Even as it was unfolding Tuesday, it was clear that President Trump’s tempestuous meeting with Democratic leaders Sen. Charles E. Schumer and Rep. Nancy Pelosi about the infamous border wall would be great fodder for the entire gamut of late-night shows. (And likely this weekend’s “Saturday Night Live.”)
There was so much material to choose from. From Schumer mugging for the cameras to Trump repeatedly talking over Pelosi to the president name-checking North Dakota and Indiana, late-night shows had an embarrassment — and we do mean embarrassment — of riches.
And yet they all recycled the same five jokes across the board.
Just two weeks out from Christmas, several comedians had Santa Claus on their mind when it came to Trump’s border wall demands.

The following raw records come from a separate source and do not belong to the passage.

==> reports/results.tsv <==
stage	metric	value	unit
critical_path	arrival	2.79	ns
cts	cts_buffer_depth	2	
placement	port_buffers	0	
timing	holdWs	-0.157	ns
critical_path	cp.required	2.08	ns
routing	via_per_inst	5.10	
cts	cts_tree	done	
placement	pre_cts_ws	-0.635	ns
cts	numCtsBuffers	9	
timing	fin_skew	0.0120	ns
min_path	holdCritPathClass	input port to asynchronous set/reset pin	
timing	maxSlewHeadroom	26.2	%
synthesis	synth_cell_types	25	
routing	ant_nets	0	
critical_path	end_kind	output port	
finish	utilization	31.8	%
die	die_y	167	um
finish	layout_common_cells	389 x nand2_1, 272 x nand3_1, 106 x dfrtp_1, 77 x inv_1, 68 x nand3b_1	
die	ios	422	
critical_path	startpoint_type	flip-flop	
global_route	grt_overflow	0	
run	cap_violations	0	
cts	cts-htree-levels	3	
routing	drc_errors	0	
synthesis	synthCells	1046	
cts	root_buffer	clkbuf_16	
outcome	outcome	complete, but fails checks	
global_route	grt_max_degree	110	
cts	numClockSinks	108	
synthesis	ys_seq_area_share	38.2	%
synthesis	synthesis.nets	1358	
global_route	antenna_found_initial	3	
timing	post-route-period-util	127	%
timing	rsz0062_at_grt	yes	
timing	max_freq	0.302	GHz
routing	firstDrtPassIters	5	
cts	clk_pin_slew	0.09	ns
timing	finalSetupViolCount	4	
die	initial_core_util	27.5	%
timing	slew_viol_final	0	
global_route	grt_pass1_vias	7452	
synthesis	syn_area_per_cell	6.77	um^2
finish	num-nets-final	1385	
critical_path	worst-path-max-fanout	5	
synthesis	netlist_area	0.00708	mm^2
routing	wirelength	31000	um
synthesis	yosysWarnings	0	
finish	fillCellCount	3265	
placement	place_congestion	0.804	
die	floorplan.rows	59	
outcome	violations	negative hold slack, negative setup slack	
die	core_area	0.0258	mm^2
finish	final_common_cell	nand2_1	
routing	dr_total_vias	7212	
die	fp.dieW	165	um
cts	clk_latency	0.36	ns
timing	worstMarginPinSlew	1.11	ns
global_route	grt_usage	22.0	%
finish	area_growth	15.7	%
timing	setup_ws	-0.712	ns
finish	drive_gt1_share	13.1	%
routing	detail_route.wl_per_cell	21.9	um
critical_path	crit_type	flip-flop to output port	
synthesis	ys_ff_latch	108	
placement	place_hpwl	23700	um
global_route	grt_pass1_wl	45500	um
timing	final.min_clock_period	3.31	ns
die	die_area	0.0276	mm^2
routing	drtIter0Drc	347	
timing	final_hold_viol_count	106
## src/rtl/z8_timer.sv

```systemverilog
// z8_timer: Z8 counter/timer block (T0/T1, prescalers PRE0/PRE1, mode register TMR)
// on the SFR bus at 0xF1-0xF5. Raises one-cycle IRQ4 (T0) / IRQ5 (T1) pulses.
// Optional feature macro: Z8_TIMER_TOUT_EN enables the TOUT toggle output;
// when undefined, tout is tied low and TMR[7:6] are plain storage.
module z8_timer #(
    parameter int DIV_LOG2 = 2
) (
    input  logic       clk,
    input  logic       reset,
    input  logic [7:0] sfrAddr,
    input  logic       sfrWrite,
    input  logic [7:0] sfrDataIn,
    output logic [7:0] sfrDataOut,
    output logic       irqT0,
    output logic       irqT1,
    output logic       tout
);

    localparam logic [7:0] ADDR_TMR  = 8'hF1;
    localparam logic [7:0] ADDR_T1   = 8'hF2;
    localparam logic [7:0] ADDR_PRE1 = 8'hF3;
    localparam logic [7:0] ADDR_T0   = 8'hF4;
    localparam logic [7:0] ADDR_PRE0 = 8'hF5;

    // Index 0 is T0/PRE0, index 1 is T1/PRE1 throughout.
    logic [DIV_LOG2-1:0] div;
    logic                tick;
    logic [1:0]          tout_sel;    // TMR[7:6]
    logic [1:0]          tmr_spare;   // TMR[5:4], storage only
    logic [1:0]          en;          // TMR[3] / TMR[1]
    logic [7:0]          reload [2];  // Tn reload value
    logic [7:0]          pre    [2];  // PREn as written; [7:2] reload, [0] continuous
    logic [7:0]          cnt    [2];  // live counters
    logic [5:0]          ps     [2];  // live prescalers
    logic [1:0]          irq_q;
    logic                tmr_wr;
    logic [1:0]          load;
    logic [1:0]          step;
    logic [1:0]          eoc;

    assign tick   = &div;
    assign tmr_wr = sfrWrite && (sfrAddr == ADDR_TMR);
    assign irqT0  = irq_q[0];
    assign irqT1  = irq_q[1];

    // Free-running clock divider; tick is high on the last phase of each period.
    always_ff @(posedge clk or posedge reset) begin
        if (reset) begin
            div <= '0;
        end else begin
            // NOTE: state is updated with non-blocking assignments so every
            // flop samples pre-edge values regardless of statement order.
            div <= div + 1'b1;
        end
    end

    // Per-timer load strobes, counting qualifiers and end-of-count detection.
    always_comb begin
        // NOTE: every output gets a default first so no path leaves a value
        // held, which would infer a latch.
        load = '0;
        step = '0;
        eoc  = '0;
        for (int i = 0; i < 2; i++) begin
            load[i] = tmr_wr && sfrDataIn[2*i];
            // A load on the same edge overrides counting, so it also masks eoc.
            step[i] = tick && en[i] && !load[i];
            eoc[i]  = step[i] && (ps[i] == 6'd1) && (cnt[i] == 8'd1);
        end
    end

    // Host-writable registers: TMR upper bits and the Tn / PREn reload values.
    always_ff @(posedge clk or posedge reset) begin
        if (reset) begin
            tout_sel  <= '0;
            tmr_spare <= '0;
            // NOTE: these arrays are a handful of flops, not a RAM macro, so
            // clearing them in the async reset branch is intended.
            for (int i = 0; i < 2; i++) begin
                reload[i] <= '0;
                pre[i]    <= '0;
            end
        end else if (sfrWrite) begin
            case (sfrAddr)
                ADDR_TMR: begin
                    tout_sel  <= sfrDataIn[7:6];
                    tmr_spare <= sfrDataIn[5:4];
                end
                ADDR_T1:   reload[1] <= sfrDataIn;
                ADDR_PRE1: pre[1]    <= sfrDataIn;
                ADDR_T0:   reload[0] <= sfrDataIn;
                ADDR_PRE0: pre[0]    <= sfrDataIn;
                default: ;
            endcase
        end
    end

    // Prescaler/counter datapath, enable bits and registered irq pulses.
    always_ff @(posedge clk or posedge reset) begin
        if (reset) begin
            en    <= '0;
            irq_q <= '0;
            for (int i = 0; i < 2; i++) begin
                cnt[i] <= '0;
                ps[i]  <= '0;
            end
        end else begin
            for (int i = 0; i < 2; i++) begin
                if (load[i]) begin
                    ps[i]  <= pre[i][7:2];
                    cnt[i] <= reload[i];
                end else if (step[i]) begin
                    if (ps[i] == 6'd1) begin
                        // Prescaler expired: reload it and step the counter.
                        // A reload of 0 wraps through 63/255, giving 64/256.
                        ps[i] <= pre[i][7:2];
                        if (cnt[i] == 8'd1)
                            cnt[i] <= pre[i][0] ? reload[i] : 8'd0;
                        else
                            cnt[i] <= cnt[i] - 8'd1;
                    end else begin
                        ps[i] <= ps[i] - 6'd1;
                    end
                end

                if (tmr_wr)
                    en[i] <= sfrDataIn[2*i+1];
                // Single-pass end-of-count stops the timer even if the same
                // edge carries a TMR write.
                if (eoc[i] && !pre[i][0])
                    en[i] <= 1'b0;

                irq_q[i] <= eoc[i];
            end
        end
    end

    // Register read mux; undecoded addresses return 0xFF and LD bits read 0.
    always_comb begin
        sfrDataOut = 8'hFF;
        case (sfrAddr)
            ADDR_TMR:  sfrDataOut = {tout_sel, tmr_spare, en[1], 1'b0, en[0], 1'b0};
            ADDR_T1:   sfrDataOut = cnt[1];
            ADDR_PRE1: sfrDataOut = pre[1];
            ADDR_T0:   sfrDataOut = cnt[0];
            ADDR_PRE0: sfrDataOut = pre[0];
            default:   sfrDataOut = 8'hFF;
        endcase
    end

`ifdef Z8_TIMER_TOUT_EN
    logic tout_q;

    // TOUT toggles on end-of-count of the selected timer, aligned with its irq.
    always_ff @(posedge clk or posedge reset) begin
        if (reset)
            tout_q <= 1'b0;
        else if (((tout_sel == 2'b01) && eoc[0]) || ((tout_sel == 2'b10) && eoc[1]))
            tout_q <= ~tout_q;
    end

    assign tout = tout_q;
`else
    assign tout = 1'b0;
`endif

endmodule
```
### src/rtl/pow_token_responder.sv
// Golden start/end token responder: computes x^n mod 2^WIDTH by square-and-multiply,
// one exponent bit per clock, with a single token in flight.
module pow_token_responder #(
  parameter int unsigned WIDTH = 32,
  parameter int unsigned CNT_W = 16
) (
  input  logic             clk,
  input  logic             rst,
  input  logic             start_in,
  input  logic             start_valid,
  output logic             start_ready,
  input  logic [WIDTH-1:0] x_din,
  input  logic [WIDTH-1:0] n_din,
  output logic [WIDTH-1:0] end_out,
  output logic             end_valid,
  input  logic             end_ready,
  output logic             busy,
  output logic [CNT_W-1:0] done_count
);

  localparam logic [1:0] IDLE = 2'd0;
  localparam logic [1:0] RUN  = 2'd1;
  localparam logic [1:0] DONE = 2'd2;

  logic [1:0]       state_q, state_d;
  logic [WIDTH-1:0] b_q, b_d;
  logic [WIDTH-1:0] e_q, e_d;
  logic [WIDTH-1:0] r_q, r_d;
  logic [WIDTH-1:0] out_q, out_d;
  logic [CNT_W-1:0] cnt_q, cnt_d;
  logic [WIDTH-1:0] r_mul, b_sq;

  // The start payload is carried by the protocol but has no meaning here.
  logic unused_start_in;
  assign unused_start_in = start_in;

  assign r_mul = r_q * b_q;
  assign b_sq  = b_q * b_q;

  always_comb begin
    state_d = state_q;
    b_d     = b_q;
    e_d     = e_q;
    r_d     = r_q;
    out_d   = out_q;
    cnt_d   = cnt_q;
    case (state_q)
      IDLE: begin
        if (start_valid) begin
          b_d = x_din;
          e_d = n_din;
          r_d = {{(WIDTH-1){1'b0}}, 1'b1};
          if (n_din == '0) begin
            state_d = DONE;
            out_d   = {{(WIDTH-1){1'b0}}, 1'b1};
          end else begin
            state_d = RUN;
          end
        end
      end
      RUN: begin
        if (e_q[0]) r_d = r_mul;
        b_d = b_sq;
        e_d = e_q >> 1;
        // end_out is a separate register so it only changes when a result is ready.
        if ((e_q >> 1) == '0) begin
          state_d = DONE;
          out_d   = r_d;
        end
      end
      DONE: begin
        if (end_ready) begin
          state_d = IDLE;
          cnt_d   = cnt_q + 1'b1;
        end
      end
      default: state_d = IDLE;
    endcase
  end

  always_ff @(posedge clk or negedge rst) begin
    if (!rst) begin
      state_q <= IDLE;
      b_q     <= '0;
      e_q     <= '0;
      r_q     <= '0;
      out_q   <= '0;
      cnt_q   <= '0;
    end else begin
      state_q <= state_d;
      b_q     <= b_d;
      e_q     <= e_d;
      r_q     <= r_d;
      out_q   <= out_d;
      cnt_q   <= cnt_d;
    end
  end

  assign start_ready = (state_q == IDLE);
  assign end_valid   = (state_q == DONE);
  assign busy        = (state_q != IDLE);
  assign end_out     = out_q;
  assign done_count  = cnt_q;

endmodule
`src/rtl/vectored_interrupt_controller_pkg.sv`:
```
// Shared definitions for the vectored interrupt controller.
// Contents: config register indices, FSM state encoding, the MCAUSE
// interrupt flag, and the vector-address helper.
package vectored_interrupt_controller_pkg;

  localparam int unsigned CFG_ADDR_W = 6;
  localparam int unsigned IRQ_ID_W   = 5;

  localparam logic [CFG_ADDR_W-1:0] CFG_ENABLE    = 6'd0;
  localparam logic [CFG_ADDR_W-1:0] CFG_PENDING   = 6'd1;
  localparam logic [CFG_ADDR_W-1:0] CFG_THRESHOLD = 6'd2;
  localparam logic [CFG_ADDR_W-1:0] CFG_STATUS    = 6'd3;
  localparam logic [CFG_ADDR_W-1:0] CFG_MEPC      = 6'd4;
  localparam logic [CFG_ADDR_W-1:0] CFG_MCAUSE    = 6'd5;
  localparam logic [CFG_ADDR_W-1:0] CFG_PRIO_BASE = 6'd8;

  localparam logic [31:0] MCAUSE_IRQ_BIT = 32'h8000_0000;

  typedef enum logic {
    ST_IDLE   = 1'b0,
    ST_IN_ISR = 1'b1
  } vic_state_e;

  // Line i dispatches to base + 4*i.
  function automatic logic [31:0] vec_target(input logic [31:0] base,
                                             input logic [IRQ_ID_W-1:0] id);
    return base + {25'd0, id, 2'b00};
  endfunction

endpackage

```
`src/rtl/vectored_interrupt_controller_if.sv`:
```
// Configuration register port between the zicsr block (master) and the
// interrupt controller (slave).
//   cfg_we    : write strobe, write lands at the next clock edge
//   cfg_addr  : register index
//   cfg_wdata : write data
//   cfg_rdata : combinational read data for cfg_addr
interface vectored_interrupt_controller_if;
  import vectored_interrupt_controller_pkg::*;

  logic                  cfg_we;
  logic [CFG_ADDR_W-1:0] cfg_addr;
  logic [31:0]           cfg_wdata;
  logic [31:0]           cfg_rdata;

  modport master (output cfg_we, cfg_addr, cfg_wdata, input cfg_rdata);
  modport slave  (input cfg_we, cfg_addr, cfg_wdata, output cfg_rdata);
endinterface

```
`src/rtl/vectored_interrupt_controller_irq_priority_arbiter.sv`:
```
// irq_priority_arbiter: binary reduction tree selecting the candidate with
// the highest priority; on equal priority the lower index wins.
// Ports:
//   cand_i  : candidate mask, one bit per line
//   prio_i  : packed priorities, line i at [i*PRIO_W +: PRIO_W]
//   valid_o : at least one candidate present
//   id_o    : index of the winning line (0 when valid_o is low)
module irq_priority_arbiter #(
  parameter int unsigned N      = 8,
  parameter int unsigned PRIO_W = 3,
  parameter int unsigned ID_W   = 5
) (
  input  logic [N-1:0]        cand_i,
  input  logic [N*PRIO_W-1:0] prio_i,
  output logic                valid_o,
  output logic [ID_W-1:0]     id_o
);

  // Leaves padded to a power of two; heap layout, root at 0, leaves last.
  localparam int LEAVES = (N <= 1) ? 1 : (1 << $clog2(N));
  localparam int NODES  = 2 * LEAVES - 1;

  logic              node_valid [NODES];
  logic [PRIO_W-1:0] node_prio  [NODES];
  logic [ID_W-1:0]   node_id    [NODES];

  // Fill leaves, then reduce pairs bottom-up; the left child holds lower indices.
  always_comb begin
    node_valid = '{default: 1'b0};
    node_prio  = '{default: '0};
    node_id    = '{default: '0};
    for (int i = 0; i < LEAVES; i++) begin
      if (i < N) begin
        node_valid[LEAVES-1+i] = cand_i[i];
        node_prio[LEAVES-1+i]  = prio_i[i*PRIO_W +: PRIO_W];
        node_id[LEAVES-1+i]    = ID_W'(i);
      end else begin
        node_valid[LEAVES-1+i] = 1'b0;
        node_prio[LEAVES-1+i]  = '0;
        node_id[LEAVES-1+i]    = '0;
      end
    end
    for (int k = LEAVES - 2; k >= 0; k--) begin
      node_valid[k] = node_valid[2*k+1] | node_valid[2*k+2];
      // Right child only wins with strictly higher priority.
      if (node_valid[2*k+2] &&
          (!node_valid[2*k+1] || (node_prio[2*k+2] > node_prio[2*k+1]))) begin
        node_prio[k] = node_prio[2*k+2];
        node_id[k]   = node_id[2*k+2];
      end else begin
        node_prio[k] = node_prio[2*k+1];
        node_id[k]   = node_id[2*k+1];
      end
    end
  end

  assign valid_o = node_valid[0];
  assign id_o    = node_valid[0] ? node_id[0] : '0;

endmodule

```
`src/rtl/vectored_interrupt_controller.sv`:
```
// Vectored interrupt controller sitting between the IF branch-select mux
// and the PC register. Synchronises the IRQ lines, keeps pending/enable/
// priority/threshold state, dispatches the winning line to its vector and
// returns to MEPC on MRET.
// Ports:
//   CLK, RESET       : clock, synchronous active-high reset
//   irq_i            : asynchronous interrupt request lines
//   pc_next_i        : next PC from branch/hazard muxes
//   stall_i          : PC not advancing this cycle
//   redirect_i       : EX branch/jump redirect active this cycle
//   mret_i           : MRET resolved in EX
//   pc_next_final_o  : PC loaded into the PC register
//   trap_taken_o     : trap dispatched this cycle (flush request)
//   irq_ack_o        : one-hot acknowledge of the dispatched line
//   cfg              : configuration register port (slave)
module vectored_interrupt_controller
  import vectored_interrupt_controller_pkg::*;
#(
  parameter int unsigned          NUM_IRQ   = 8,
  parameter int unsigned          PRIO_W    = 3,
  parameter logic [NUM_IRQ-1:0]   EDGE_MASK = 8'hFF,
  parameter logic [31:0]          VEC_BASE  = 32'h0000_0100
) (
  input  logic                       CLK,
  input  logic                       RESET,
  input  logic [NUM_IRQ-1:0]         irq_i,
  input  logic [31:0]                pc_next_i,
  input  logic                       stall_i,
  input  logic                       redirect_i,
  input  logic                       mret_i,
  output logic [31:0]                pc_next_final_o,
  output logic                       trap_taken_o,
  output logic [NUM_IRQ-1:0]         irq_ack_o,
  vectored_interrupt_controller_if.slave cfg
);

  logic [NUM_IRQ-1:0]  sync1_q, sync2_q, prev_q;
  logic [NUM_IRQ-1:0]  enable_q, enable_d, pending_q, pending_d;
  logic [PRIO_W-1:0]   prio_q [NUM_IRQ];
  logic [PRIO_W-1:0]   prio_d [NUM_IRQ];
  logic [PRIO_W-1:0]   threshold_q, threshold_d;
  logic                mie_q, mie_d, saved_mie_q, saved_mie_d;
  logic [31:0]         mepc_q, mepc_d, mcause_q, mcause_d;
  vic_state_e          state_q, state_d;

  logic [NUM_IRQ-1:0]        rise_s, cand_s, ack_s, w1c_s;
  logic [NUM_IRQ*PRIO_W-1:0] prio_flat_s;
  logic [PRIO_W-1:0]         prio_rd_s;
  logic                      arb_valid_s, take_trap_s, do_mret_s;
  logic [IRQ_ID_W-1:0]       arb_id_s;

  assign rise_s = sync2_q & ~prev_q;
  assign w1c_s  = (cfg.cfg_we && (cfg.cfg_addr == CFG_PENDING))
                  ? (cfg.cfg_wdata[NUM_IRQ-1:0] & EDGE_MASK) : '0;

  // Candidate mask, flattened priorities, ack decode and priority read-back.
  always_comb begin
    cand_s      = '0;
    ack_s       = '0;
    prio_flat_s = '0;
    prio_rd_s   = '0;
    for (int i = 0; i < NUM_IRQ; i++) begin
      cand_s[i] = pending_q[i] & enable_q[i] & (prio_q[i] > threshold_q);
      ack_s[i]  = (arb_id_s == IRQ_ID_W'(i));
      prio_flat_s[i*PRIO_W +: PRIO_W] = prio_q[i];
      prio_rd_s = prio_rd_s |
                  (prio_q[i] & {PRIO_W{cfg.cfg_addr == (CFG_PRIO_BASE + 6'(i))}});
    end
  end

  irq_priority_arbiter #(
    .N      (NUM_IRQ),
    .PRIO_W (PRIO_W),
    .ID_W   (IRQ_ID_W)
  ) u_arb (
    .cand_i  (cand_s),
    .prio_i  (prio_flat_s),
    .valid_o (arb_valid_s),
    .id_o    (arb_id_s)
  );

  assign take_trap_s = (state_q == ST_IDLE) && arb_valid_s && mie_q &&
                       !stall_i && !redirect_i;
  assign do_mret_s   = (state_q == ST_IN_ISR) && mret_i && !stall_i;

  // PC override, trap pulse and acknowledge for the current cycle.
  always_comb begin
    pc_next_final_o = pc_next_i;
    trap_taken_o    = 1'b0;
    irq_ack_o       = '0;
    if (take_trap_s) begin
      pc_next_final_o = vec_target(VEC_BASE, arb_id_s);
      trap_taken_o    = 1'b1;
      irq_ack_o       = ack_s;
    end else if (do_mret_s) begin
      pc_next_final_o = mepc_q;
    end else begin
      pc_next_final_o = pc_next_i;
    end
  end

  // Config reads; unmapped indices return zero.
  always_comb begin
    cfg.cfg_rdata = 32'd0;
    case (cfg.cfg_addr)
      CFG_ENABLE:    cfg.cfg_rdata = 32'(enable_q);
      CFG_PENDING:   cfg.cfg_rdata = 32'(pending_q);
      CFG_THRESHOLD: cfg.cfg_rdata = 32'(threshold_q);
      CFG_STATUS:    cfg.cfg_rdata = {30'd0, (state_q == ST_IN_ISR), mie_q};
      CFG_MEPC:      cfg.cfg_rdata = mepc_q;
      CFG_MCAUSE:    cfg.cfg_rdata = mcause_q;
      default:       cfg.cfg_rdata = 32'(prio_rd_s);
    endcase
  end

  // Next-state: config writes first, then trap/MRET effects override them.
  always_comb begin
    state_d     = state_q;
    enable_d    = enable_q;
    threshold_d = threshold_q;
    mie_d       = mie_q;
    saved_mie_d = saved_mie_q;
    mepc_d      = mepc_q;
    mcause_d    = mcause_q;
    pending_d   = pending_q;
    for (int i = 0; i < NUM_IRQ; i++) begin
      prio_d[i] = (cfg.cfg_we && (cfg.cfg_addr == (CFG_PRIO_BASE + 6'(i))))
                  ? cfg.cfg_wdata[PRIO_W-1:0] : prio_q[i];
    end

    if (cfg.cfg_we) begin
      case (cfg.cfg_addr)
        CFG_ENABLE:    enable_d    = cfg.cfg_wdata[NUM_IRQ-1:0];
        CFG_THRESHOLD: threshold_d = cfg.cfg_wdata[PRIO_W-1:0];
        CFG_STATUS:    mie_d       = cfg.cfg_wdata[0];
        CFG_MEPC:      mepc_d      = cfg.cfg_wdata;
        default:       mepc_d      = mepc_q;
      endcase
    end else begin
      mepc_d = mepc_q;
    end

    if (take_trap_s) begin
      state_d     = ST_IN_ISR;
      mepc_d      = pc_next_i;
      mcause_d    = MCAUSE_IRQ_BIT | 32'(arb_id_s);
      saved_mie_d = mie_q;
      mie_d       = 1'b0;
    end else if (do_mret_s) begin
      state_d = ST_IDLE;
      mie_d   = saved_mie_q;
    end else begin
      state_d = state_q;
    end

    // Edge lines: a new edge beats any clear in the same cycle.
    for (int i = 0; i < NUM_IRQ; i++) begin
      if (!EDGE_MASK[i]) begin
        pending_d[i] = sync2_q[i];
      end else if (rise_s[i]) begin
        pending_d[i] = 1'b1;
      end else if (w1c_s[i] || (take_trap_s && ack_s[i])) begin
        pending_d[i] = 1'b0;
      end else begin
        pending_d[i] = pending_q[i];
      end
    end
  end

  // State registers with synchronous reset.
  always_ff @(posedge CLK) begin
    if (RESET) begin
      sync1_q     <= '0;
      sync2_q     <= '0;
      prev_q      <= '0;
      enable_q    <= '0;
      pending_q   <= '0;
      threshold_q <= '0;
      mie_q       <= 1'b0;
      saved_mie_q <= 1'b0;
      mepc_q      <= 32'd0;
      mcause_q    <= 32'd0;
      state_q     <= ST_IDLE;
      for (int i = 0; i < NUM_IRQ; i++) prio_q[i] <= '0;
    end else begin
      sync1_q     <= irq_i;
      sync2_q     <= sync1_q;
      prev_q      <= sync2_q;
      enable_q    <= enable_d;
      pending_q   <= pending_d;
      threshold_q <= threshold_d;
      mie_q       <= mie_d;
      saved_mie_q <= saved_mie_d;
      mepc_q      <= mepc_d;
      mcause_q    <= mcause_d;
      state_q     <= state_d;
      for (int i = 0; i < NUM_IRQ; i++) prio_q[i] <= prio_d[i];
    end
  end

endmodule

```
`src/flat_wrapper.sv`:
```
// flat-port wrapper written by rule: the top's interface ports become plain ports
module vectored_interrupt_controller_flat import vectored_interrupt_controller_pkg::*;
#(
  parameter int unsigned          NUM_IRQ   = 8,
  parameter int unsigned          PRIO_W    = 3,
  parameter logic [NUM_IRQ-1:0]   EDGE_MASK = 8'hFF,
  parameter logic [31:0]          VEC_BASE  = 32'h0000_0100
)
  (CLK, RESET, irq_i, pc_next_i, stall_i, redirect_i, mret_i, pc_next_final_o, trap_taken_o, irq_ack_o, cfg_cfg_we, cfg_cfg_addr, cfg_cfg_wdata, cfg_cfg_rdata);
  vectored_interrupt_controller_if cfg_i ();
  input  logic CLK;
  input  logic RESET;
  input  logic [NUM_IRQ-1:0] irq_i;
  input  logic [31:0] pc_next_i;
  input  logic stall_i;
  input  logic redirect_i;
  input  logic mret_i;
  output logic [31:0] pc_next_final_o;
  output logic trap_taken_o;
  output logic [NUM_IRQ-1:0] irq_ack_o;
  input wire logic [$bits(cfg_i.cfg_we)-1:0] cfg_cfg_we;
  input wire logic [$bits(cfg_i.cfg_addr)-1:0] cfg_cfg_addr;
  input wire logic [$bits(cfg_i.cfg_wdata)-1:0] cfg_cfg_wdata;
  output wire logic [$bits(cfg_i.cfg_rdata)-1:0] cfg_cfg_rdata;
  assign cfg_i.cfg_we = cfg_cfg_we;
  assign cfg_i.cfg_addr = cfg_cfg_addr;
  assign cfg_i.cfg_wdata = cfg_cfg_wdata;
  assign cfg_cfg_rdata = cfg_i.cfg_rdata;
  vectored_interrupt_controller #(.NUM_IRQ(NUM_IRQ), .PRIO_W(PRIO_W), .EDGE_MASK(EDGE_MASK), .VEC_BASE(VEC_BASE)) u_core (.CLK(CLK), .RESET(RESET), .irq_i(irq_i), .pc_next_i(pc_next_i), .stall_i(stall_i), .redirect_i(redirect_i), .mret_i(mret_i), .pc_next_final_o(pc_next_final_o), .trap_taken_o(trap_taken_o), .irq_ack_o(irq_ack_o), .cfg(cfg_i));
endmodule
```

“Trump says that if he doesn't receive funding for his border wall, he'll just ask the military,” James Corden joked on “The Late Late Show.” “And if that doesn't work, he'll have no choice but to ask Santa Claus.”
Meanwhile on “The Daily Show,” Trevor Noah had a similar observation.
“It's Christmastime and President Trump already knows what he wants from Santa,” Noah noted. “A big, shiny border wall.”
Another image that came to mind on several different shows was how similar the divisive meeting seemed to a bad family get-together.
“Think of this as a little preview of what your family dinners are going to look like this holiday season,” Corden joked.
“Any child of divorce has seen this conversation before,” Stephen Colbert quipped on “The Late Show,” in reference to Pelosi’s repeated requests to move to an area away from the news media.
“Oh, boy,” Seth Meyers said on “Late Night.” “The oldies are fighting. At least that’s going to save you a trip home for Christmas.”
Thanks for the transition, Seth!
Meyers wasn’t alone in his giddy observation about old people fighting. It turns out all of late-night loves an elderly throw-down.
“It felt like being in the TV room of an nursing home,” Noah observed. “It was just old people fighting.”
Corden was even more specific.
“This looks like a group at a senior center arguing over whether to watch “The Price Is Right” or a rerun of “I Love Lucy.”
Colbert had a special plea for the meeting participants.
“Stop fighting, grandma, grandpa and weird grandpa!” he begged.
Others saw something a little more … real.
“That was like a ‘Real Housewives’ reunion,” Jimmy Fallon joked on “The Tonight Show.” “So intense.”
And on “Jimmy Kimmel Live,” the host went a step further, editing footage from the meeting into a new series dubbed “The Real White House Wives of D.C.”
“Well, that looks like a fun show,” Kimmel said after seeing a sizzle reel for the potential series. “I would for sure watch that.”
But Tuesday’s biggest winner — or loser — was definitely Vice President Mike Pence. Sitting stone-faced in the meeting, often with his eyes closed, Pence looked like he’d rather be anywhere else.
“The best part of the meeting was Mike Pence just sitting there quietly, patiently waiting to be president, not saying a word,” Kimmel remarked.
“What is Mike Pence doing?” Meyers wondered, in reference to Pence’s closed eyes. “I guess when Schumer said ‘shutdown,’ Pence took him literally.”
“He just sat there motionless, like a guy whose edible just kicked in,” Noah observed.